> What needs to be done
After locating the line that holds "assign scl_rise = scl_in & ~s_q.scl;", output it and all following lines word for word, stopping only at the end of the data.

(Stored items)
`config.mk`:
```
export PLATFORM = sky130hd
export DESIGN_NAME = tmr_timer0
export DESIGN_NICKNAME = d
export VERILOG_FILES = /design/src/hdl/tmr_pkg.sv /design/src/hdl/tmr_sync_edge.sv /design/src/hdl/tmr_timer0.sv
export VERILOG_INCLUDE_DIRS = /design/src /design/src/hdl
export SDC_FILE = /design/constraint.sdc
export NUM_CORES = 1
export LEC_CHECK = 0
export BUFFER_PORTS_ARGS = -buffer_cell sky130_fd_sc_hd__buf_2
export CAP_MARGIN = 10
export CORE_MARGIN = 2
export CORE_UTILIZATION = 48
export DETAILED_ROUTE_END_ITERATION = 8
export GPL_TIMING_DRIVEN = 0
export PLACE_DENSITY_LB_ADDON = 0.1
export SLEW_MARGIN = 20
export SYNTH_ARGS = -nofsm -noshare
export SYNTH_HDL_FRONTEND = slang
export SYNTH_SLANG_ARGS = --single-unit
```
`constraint.sdc`:
```
create_clock -name i_clk_sys -period 1.7 [get_ports i_clk_sys]
set_input_delay 0.34 -clock i_clk_sys [delete_from_list [all_inputs] [get_ports i_clk_sys]]
set_output_delay 0.34 -clock i_clk_sys [all_outputs]
set_load 0.02 [all_outputs]
```
### src/core/smbus_line_events.sv
/*
 * Edge and condition detector for the clock and data lines of the
 * configuration port. Assumes both lines are synchronous to clk.
 */
`include "hub_cfg_consts.svh"

module smbus_line_events (
   input  wire logic clk,       // System clock.
   input  wire logic rst,       // Asynchronous reset, active high.
   input  wire logic scl_in,    // Clock line level.
   input  wire logic sda_in,    // Data line level.
   output logic      scl_rise,  // Clock line rose this cycle.
   output logic      scl_fall,  // Clock line fell this cycle.
   output logic      start_ev,  // Start or repeated start seen.
   output logic      stop_ev    // Stop condition seen.
);

   hub_cfg_pkg::line_s s_q;  // Registered line levels.
   hub_cfg_pkg::line_s s_d;  // Next line levels.

   // Capture the present levels for edge comparison.
   always_comb begin
      s_d.scl = scl_in;
      s_d.sda = sda_in;
   end

   // Lines idle high, so reset to that level to avoid a false edge.
   always_ff @(posedge clk or posedge rst) begin
      if (rst) begin
         s_q <= '1;
      end else begin
         s_q <= s_d;
      end
   end

   // Data moving while the clock stays high marks start or stop.
   assign scl_rise = scl_in & ~s_q.scl;
   assign scl_fall = ~scl_in & s_q.scl;
   assign start_ev = scl_in & s_q.scl & s_q.sda & ~sda_in;
   assign stop_ev  = scl_in & s_q.scl & ~s_q.sda & sda_in;

endmodule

> Written response
   assign scl_rise = scl_in & ~s_q.scl;
   assign scl_fall = ~scl_in & s_q.scl;
   assign start_ev = scl_in & s_q.scl & s_q.sda & ~sda_in;
   assign stop_ev  = scl_in & s_q.scl & ~s_q.sda & sda_in;

endmodule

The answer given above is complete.